--- Task prompt ---
Give, as a bare number, the count of lines below that contain "only".

Stored dataset items
**config.mk**
```make
export PLATFORM = sky130hd
export DESIGN_NAME = spiMaster
export DESIGN_NICKNAME = d
export VERILOG_FILES = /design/src/spiRegPkg.sv /design/src/spiWirePkg.sv /design/src/spiByteIf.sv /design/src/spiMaster.sv /design/src/spiCtrlRegs.sv /design/src/readWriteSPIWireData.sv /design/src/spiTxRxData.sv
export SDC_FILE = /design/constraint.sdc
export NUM_CORES = 1
export LEC_CHECK = 0
export BUFFER_PORTS_ARGS = -buffer_cell sky130_fd_sc_hd__buf_2
export CORE_MARGIN = 1.5
export CORE_UTILIZATION = 50
export CTS_BUF_LIST = sky130_fd_sc_hd__clkbuf_4
export DETAILED_ROUTE_END_ITERATION = 6
export PLACE_DENSITY = 0.69
export SLEW_MARGIN = 20
export SYNTH_ARGS = -nofsm -noshare
export SYNTH_HDL_FRONTEND = slang
export SYNTH_SLANG_ARGS = --single-unit
```
**constraint.sdc**
```tcl
create_clock -name clk -period 2.9 [get_ports clk]
set_clock_uncertainty 0.1 [all_clocks]
set_input_delay 0.145 -clock clk [delete_from_list [all_inputs] [get_ports clk]]
set_output_delay 0.145 -clock clk [all_outputs]
set_load 0.05 [all_outputs]
```
**src/spiRegPkg.sv**
```systemverilog
`default_nettype none

////////////////////////////////////////
// Host register map
////////////////////////////////////////

package spiRegPkg;

  // Register bus address width
  localparam int unsigned ADDR_W = 3;

  // Register addresses, used as the bus opcode
  typedef enum logic [ADDR_W-1:0] {
    REG_CTRL     = 3'd0,
    REG_CLKDELAY = 3'd1,
    REG_TXDATA   = 3'd2,
    REG_RXDATA   = 3'd3,
    REG_STATUS   = 3'd4
  } regAddr_e;

  // Bit positions in the status byte
  localparam int unsigned ST_TXEMPTY = 0;
  localparam int unsigned ST_TXFULL  = 1;
  localparam int unsigned ST_RXRDY   = 2;
  localparam int unsigned ST_OVERRUN = 3;

  // Control register values after reset
  localparam int unsigned CLKDELAY_RST = 4;
  // Chip select starts deselected
  localparam logic CS_RST = 1'b1;

endpackage

`default_nettype wire

```
**src/spiWirePkg.sv**
```systemverilog
`default_nettype none

////////////////////////////////////////
// Wire side definitions
////////////////////////////////////////

package spiWirePkg;

  // One byte on the SPI wire
  localparam int unsigned DATA_W = 8;

  // Width of the half-period setting and its counter
  localparam int unsigned DELAY_W = 8;

  typedef logic [DATA_W-1:0] byte_t;

  // Wire engine FSM
  // ST_RW_WIRE is the start-up state entered from reset
  typedef enum logic [1:0] {
    WT_TX_DATA = 2'b00,
    CLK_HI     = 2'b01,
    CLK_LO     = 2'b10,
    ST_RW_WIRE = 2'b11
  } wireState_e;

endpackage

`default_nettype wire
```
**src/spiByteIf.sv**
```systemverilog
`default_nettype none

////////////////////////////////////////
// Byte handshake between holding regs and wire engine
////////////////////////////////////////

interface spiByteIf;

  // Transmit side
  spiWirePkg::byte_t txData;
  logic              txDataFull;
  // One-cycle pulse from the engine once txData is taken
  logic              txDataFullClr;
  // Engine idle and waiting for a byte
  logic              txDataEmpty;

  // Receive side
  spiWirePkg::byte_t rxData;
  // One-cycle strobe, rxData valid in the same cycle
  logic              rxDataRdySet;

  // Holding register side
  modport host (
    output txData, txDataFull,
    input  txDataFullClr, txDataEmpty, rxData, rxDataRdySet
  );

  // Wire engine side
  modport engine (
    input  txData, txDataFull,
    output txDataFullClr, txDataEmpty, rxData, rxDataRdySet
  );

endinterface

`default_nettype wire

```
**src/spiMaster.sv**
```systemverilog
`default_nettype none

module spiMaster (
  input  wire logic                clk,
  input  wire logic                rst,
  // Host register bus
  input  wire spiRegPkg::regAddr_e regAddr,
  input  wire logic                regWrStb,
  input  wire spiWirePkg::byte_t   regWrData,
  input  wire logic                regRdStb,
  output spiWirePkg::byte_t        regRdData,
  output logic                     regRdValid,
  // SPI wires
  output logic                     spiClk,
  output logic                     spiMosi,
  output logic                     spiCs,
  input  wire logic                spiMiso
);

  spiWirePkg::byte_t clkDelay;
  spiWirePkg::byte_t statusByte;
  spiWirePkg::byte_t rxByte;
  logic              txWrStb;
  logic              rxRdStb;
  logic              statusRdStb;

  // Holding regs to wire engine
  spiByteIf byteIf ();

  ////////////////////////////////////////
  // Register decode
  ////////////////////////////////////////

  spiCtrlRegs u_ctrlRegs (
    .clk         (clk),
    .rst         (rst),
    .regAddr     (regAddr),
    .regWrStb    (regWrStb),
    .regWrData   (regWrData),
    .regRdStb    (regRdStb),
    .regRdData   (regRdData),
    .regRdValid  (regRdValid),
    .clkDelay    (clkDelay),
    .spiCs       (spiCs),
    .txWrStb     (txWrStb),
    .rxRdStb     (rxRdStb),
    .statusRdStb (statusRdStb),
    .statusIn    (statusByte),
    .rxDataIn    (rxByte)
  );

  // TX and RX holding registers with flags
  spiTxRxData u_txRxData (
    .clk         (clk),
    .rst         (rst),
    .txWrStb     (txWrStb),
    .txWrData    (regWrData),
    .rxRdStb     (rxRdStb),
    .statusRdStb (statusRdStb),
    .byteIf      (byteIf.host),
    .rxDataOut   (rxByte),
    .status      (statusByte)
  );

  ////////////////////////////////////////
  // Wire engine
  ////////////////////////////////////////

  readWriteSPIWireData u_wire (
    .clk      (clk),
    .rst      (rst),
    .clkDelay (clkDelay),
    .byteIf   (byteIf.engine),
    .spiClk   (spiClk),
    .spiMosi  (spiMosi),
    .spiMiso  (spiMiso)
  );

endmodule

`default_nettype wire

```
**src/spiCtrlRegs.sv**
```systemverilog
`default_nettype none

module spiCtrlRegs (
  input  wire logic                clk,
  input  wire logic                rst,
  input  wire spiRegPkg::regAddr_e regAddr,
  input  wire logic                regWrStb,
  input  wire spiWirePkg::byte_t   regWrData,
  input  wire logic                regRdStb,
  output spiWirePkg::byte_t        regRdData,
  output logic                     regRdValid,
  output spiWirePkg::byte_t        clkDelay,
  output logic                     spiCs,
  output logic                     txWrStb,
  output logic                     rxRdStb,
  output logic                     statusRdStb,
  input  wire spiWirePkg::byte_t   statusIn,
  input  wire spiWirePkg::byte_t   rxDataIn
);

  ////////////////////////////////////////
  // Write side
  ////////////////////////////////////////

  // Control and clock-delay registers
  always_ff @(posedge clk)
  begin
    if (rst)
    begin
      clkDelay <= spiWirePkg::byte_t'(spiRegPkg::CLKDELAY_RST);
      spiCs    <= spiRegPkg::CS_RST;
    end
    else if (regWrStb)
    begin
      case (regAddr)
        spiRegPkg::REG_CTRL:     spiCs    <= regWrData[0];
        spiRegPkg::REG_CLKDELAY: clkDelay <= regWrData;
        default:
        begin
          clkDelay <= clkDelay;
          spiCs    <= spiCs;
        end
      endcase
    end
  end

  // Strobes to the holding registers
  // TX write lands on the same edge as the bus write
  assign txWrStb     = regWrStb && (regAddr == spiRegPkg::REG_TXDATA);
  // Read side effects take place as the data is captured below
  assign rxRdStb     = regRdStb && (regAddr == spiRegPkg::REG_RXDATA);
  assign statusRdStb = regRdStb && (regAddr == spiRegPkg::REG_STATUS);

  ////////////////////////////////////////
  // Read side
  ////////////////////////////////////////

  spiWirePkg::byte_t rdMux;

  // TXDATA is write only and reads as zero
  always_comb
  begin
    case (regAddr)
      spiRegPkg::REG_CTRL:     rdMux = {{(spiWirePkg::DATA_W-1){1'b0}}, spiCs};
      spiRegPkg::REG_CLKDELAY: rdMux = clkDelay;
      spiRegPkg::REG_RXDATA:   rdMux = rxDataIn;
      spiRegPkg::REG_STATUS:   rdMux = statusIn;
      default:                 rdMux = '0;
    endcase
  end

  // Read data one cycle after the strobe
  always_ff @(posedge clk)
  begin
    if (regRdStb)
      regRdData <= rdMux;
  end

  always_ff @(posedge clk)
  begin
    if (rst)
      regRdValid <= 1'b0;
    else
      regRdValid <= regRdStb;
  end

endmodule

`default_nettype wire

```
**src/readWriteSPIWireData.sv**
```systemverilog
`default_nettype none

module readWriteSPIWireData (
  input  wire logic              clk,
  input  wire logic              rst,
  input  wire spiWirePkg::byte_t clkDelay,
  spiByteIf.engine               byteIf,
  output logic                   spiClk,
  output logic                   spiMosi,
  input  wire logic              spiMiso
);

  spiWirePkg::wireState_e state;
  spiWirePkg::wireState_e nextState;

  // Control outputs and their next values
  logic nextSpiClk;
  logic nextSpiMosi;
  logic fullClr;
  logic nextFullClr;
  logic rdySet;
  logic nextRdySet;
  logic txEmpty;
  logic nextTxEmpty;

  // Datapath
  spiWirePkg::byte_t                txShift;
  spiWirePkg::byte_t                nextTxShift;
  spiWirePkg::byte_t                rxShift;
  spiWirePkg::byte_t                nextRxShift;
  spiWirePkg::byte_t                rxByte;
  spiWirePkg::byte_t                nextRxByte;
  logic [3:0]                       bitCnt;
  logic [3:0]                       nextBitCnt;
  logic [spiWirePkg::DELAY_W-1:0]   delayCnt;
  logic [spiWirePkg::DELAY_W-1:0]   nextDelayCnt;

  ////////////////////////////////////////
  // Next state logic
  ////////////////////////////////////////

  always_comb
  begin
    // Hold everything unless a state says otherwise
    nextState    = state;
    nextSpiClk   = spiClk;
    nextSpiMosi  = spiMosi;
    nextFullClr  = fullClr;
    nextRdySet   = rdySet;
    nextTxEmpty  = txEmpty;
    nextTxShift  = txShift;
    nextRxShift  = rxShift;
    nextRxByte   = rxByte;
    nextBitCnt   = bitCnt;
    nextDelayCnt = delayCnt;
    case (state)
      // Idle until the holding register has a byte
      spiWirePkg::WT_TX_DATA:
      begin
        nextRdySet  = 1'b0;
        nextTxEmpty = 1'b1;
        if (byteIf.txDataFull)
        begin
          nextState    = spiWirePkg::CLK_HI;
          nextTxShift  = byteIf.txData;
          nextRxShift  = '0;
          nextBitCnt   = '0;
          nextDelayCnt = '0;
          nextFullClr  = 1'b1;
          nextTxEmpty  = 1'b0;
        end
      end
      // High half-period, ends on a falling edge
      spiWirePkg::CLK_HI:
      begin
        nextDelayCnt = delayCnt + (spiWirePkg::DELAY_W)'(1);
        nextFullClr  = 1'b0;
        nextRdySet   = 1'b0;
        if (delayCnt == clkDelay)
        begin
          nextState    = spiWirePkg::CLK_LO;
          nextSpiClk   = 1'b0;
          // MSB first on MOSI, MISO sampled at the same edge
          nextSpiMosi  = txShift[spiWirePkg::DATA_W-1];
          nextTxShift  = {txShift[spiWirePkg::DATA_W-2:0], 1'b0};
          nextRxShift  = {rxShift[spiWirePkg::DATA_W-2:0], spiMiso};
          nextDelayCnt = '0;
        end
      end
      // Low half-period, or end of byte once eight bits are out
      spiWirePkg::CLK_LO:
      begin
        nextDelayCnt = delayCnt + (spiWirePkg::DELAY_W)'(1);
        if ((bitCnt == 4'd8) && byteIf.txDataFull)
        begin
          // Next byte already queued, chain without an idle gap
          nextState    = spiWirePkg::CLK_HI;
          nextRdySet   = 1'b1;
          nextRxByte   = rxShift;
          nextTxShift  = byteIf.txData;
          nextBitCnt   = '0;
          nextDelayCnt = '0;
          nextFullClr  = 1'b1;
        end
        else if (bitCnt == 4'd8)
        begin
          nextState  = spiWirePkg::WT_TX_DATA;
          nextRdySet = 1'b1;
          nextRxByte = rxShift;
        end
        else if (delayCnt == clkDelay)
        begin
          nextState    = spiWirePkg::CLK_HI;
          nextSpiClk   = 1'b1;
          nextBitCnt   = bitCnt + 4'd1;
          nextDelayCnt = '0;
        end
      end
      // Start-up, one cycle then idle
      spiWirePkg::ST_RW_WIRE:
      begin
        nextState    = spiWirePkg::WT_TX_DATA;
        nextSpiClk   = 1'b1;
        nextFullClr  = 1'b0;
        nextRdySet   = 1'b0;
        nextTxEmpty  = 1'b1;
        nextBitCnt   = '0;
        nextDelayCnt = '0;
      end
    endcase
  end

  ////////////////////////////////////////
  // Registers
  ////////////////////////////////////////

  // SPI clock idles high out of reset
  always_ff @(posedge clk)
  begin
    if (rst)
    begin
      state   <= spiWirePkg::ST_RW_WIRE;
      spiClk  <= 1'b1;
      spiMosi <= 1'b0;
      fullClr <= 1'b0;
      rdySet  <= 1'b0;
      txEmpty <= 1'b0;
    end
    else
    begin
      state   <= nextState;
      spiClk  <= nextSpiClk;
      spiMosi <= nextSpiMosi;
      fullClr <= nextFullClr;
      rdySet  <= nextRdySet;
      txEmpty <= nextTxEmpty;
    end
  end

  // Shift registers and counters, loaded at each byte start
  always_ff @(posedge clk)
  begin
    txShift  <= nextTxShift;
    rxShift  <= nextRxShift;
    rxByte   <= nextRxByte;
    bitCnt   <= nextBitCnt;
    delayCnt <= nextDelayCnt;
  end

  assign byteIf.txDataFullClr = fullClr;
  assign byteIf.txDataEmpty   = txEmpty;
  assign byteIf.rxData        = rxByte;
  assign byteIf.rxDataRdySet  = rdySet;

endmodule

`default_nettype wire

```
**src/spiTxRxData.sv**
```systemverilog
`default_nettype none

module spiTxRxData (
  input  wire logic              clk,
  input  wire logic              rst,
  input  wire logic              txWrStb,
  input  wire spiWirePkg::byte_t txWrData,
  input  wire logic              rxRdStb,
  input  wire logic              statusRdStb,
  spiByteIf.host                 byteIf,
  output spiWirePkg::byte_t      rxDataOut,
  output spiWirePkg::byte_t      status
);

  ////////////////////////////////////////
  // Transmit holding register
  ////////////////////////////////////////

  spiWirePkg::byte_t txHold;
  logic              txFull;

  // Byte only, the full flag says whether it is valid
  always_ff @(posedge clk)
  begin
    if (txWrStb && !txFull)
      txHold <= txWrData;
  end

  // Write while full is dropped, no back-pressure on the bus
  always_ff @(posedge clk)
  begin
    if (rst)
      txFull <= 1'b0;
    else if (txWrStb && !txFull)
      txFull <= 1'b1;
    else if (byteIf.txDataFullClr)
      txFull <= 1'b0;
  end

  assign byteIf.txData     = txHold;
  assign byteIf.txDataFull = txFull;

  ////////////////////////////////////////
  // Receive holding register
  ////////////////////////////////////////

  spiWirePkg::byte_t rxHold;
  logic              rxRdy;
  logic              overrun;

  // Newest byte always wins
  always_ff @(posedge clk)
  begin
    if (byteIf.rxDataRdySet)
      rxHold <= byteIf.rxData;
  end

  always_ff @(posedge clk)
  begin
    if (rst)
    begin
      rxRdy   <= 1'b0;
      overrun <= 1'b0;
    end
    else
    begin
      // Arrival beats a read in the same cycle
      if (byteIf.rxDataRdySet)
        rxRdy <= 1'b1;
      else if (rxRdStb)
        rxRdy <= 1'b0;
      // Previous byte never read, so flag the loss
      if (byteIf.rxDataRdySet && rxRdy)
        overrun <= 1'b1;
      else if (statusRdStb)
        overrun <= 1'b0; // sticky until status is read
    end
  end

  assign rxDataOut = rxHold;

  // Status byte, unused bits read as zero
  always_comb
  begin
    status                         = '0;
    status[spiRegPkg::ST_TXEMPTY] = byteIf.txDataEmpty;
    status[spiRegPkg::ST_TXFULL]  = txFull;
    status[spiRegPkg::ST_RXRDY]   = rxRdy;
    status[spiRegPkg::ST_OVERRUN] = overrun;
  end

endmodule

`default_nettype wire

```
==> metrics.txt <==
outcome=finished with violations; failing checks=design-rule violations; worst reg-to-reg path cell count=6; slowest stage delay, CP=around 0.53 ns; min-delay src=rst; die width=84.9 um; std cell rows=29; type of the worst setup path=reg2reg; Rel. slew slack=42.0%; worst min-delay path category=in2reg; met2 Resource Use GR=26.3%; detailed-route via count=2064; H-tree levels=3; Area growth syn-to-layout=13.7%; delay-heaviest family, CP=simple AND/OR/NAND/NOR gates; peak supply drop=0.480 mV; CP arrival=2.40 ns; fin worst setup slack=0.465 ns; most common cell after layout, fill and taps aside=edfxtp_1; initial antenna violation count=0; commonest non-fill, non-tap cells in the layout=edfxtp_1 (60), nor2_1 (32), buf_2 (27); layout cells sized above 1=18.9%; vias in the first global route=1961; area of the core=6420 sq um; worst hold path cell count=2; worst skew pair latency=0.42 ns; R2R Path Start=u_wire.bitCnt[0]; synth top area cells=edfxtp_1 (54%), dfxtp_1 (12%), nor2_1 (3.6%), xor2_1 (3.4%), ha_1 (2.6%); Fmax=411 MHz; NumNets Final=~340; worst path bufs/invs=1; synthesized area=3350 sq um; met3 GRT Util=4.77%; dpl hpwl=4.13 mm; Slew Limit Fails=0; diode count=0; Tot GR Track Use=17.5%; first-pass GRT wire length=9.46 mm; WL per Instance=between 10 and 15 um; placed cells=369; fin cells=slightly below 400; port buffer count=27; routed vias/inst=5.23; Most Crowded Layer GR=met2; Residual DRC=6; CP Max Fanout=7; largest net degree at the start of global routing=23; Worst Tran Pin Value=0.869 ns; Synth warnings=0; Worst EP required=2.87 ns; clock tree from TritonCTS=done; Stages on worst setup path=6; Post-Syn Instances=267; Worst Setup End Kind=flop; setup violators final=0; PwrDens=807 nW/um^2; Synth cell types=36; Avg Cell Area, Syn=roughly 13 sq um; Place WS=0.510 ns; Final ANT Viol Nets=0; drt first pass iters=6; RSZ-0062 raised after global routing=false; Post-Route Utilization=between 50% and 60%; Setup Fix Bufs, Post-CTS=0; CTS sink cnt=80; Root Driver=clkbuf_4; Bufs on Longest Clock Path=2; Inserted Clock Buffers=9; flops & latches, synth=80; Max stage delay cell, worst path=nor3_1; initial core utilization=52.2%; MaxCap Viol Count=0; gp weighted congestion=0.832; Seq/Total Area, Yosys=65.7%; 1st-iter DRT viols=126; CP startpoint=u_wire.bitCnt[0]; CP Cell Sequence=inv_1, ha_1, nand3b_1, o21ai_0, a31oi_1, nor3_1; startpoint types=flop; post-layout min period=2.43 ns; Die Y=84.9 um; Tcrit/Tclk final=84.0%; Die Area=7200 sq um; routed wire length=5.71 mm; Final Power=3.07 mW; area leader, netlist=edfxtp_1; Net Count, Synth=290; met1 Usage GRT=24.1%; io pins=28; share of Yosys cell area claimed by the top area cell type=53.8%; final hold violations=0; setup_tns=0 ns; Static Leakage=about 1.4 nW; global route overflow=0; clk slew on worst S/H paths=0.13 ns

--- Solved problem ---
2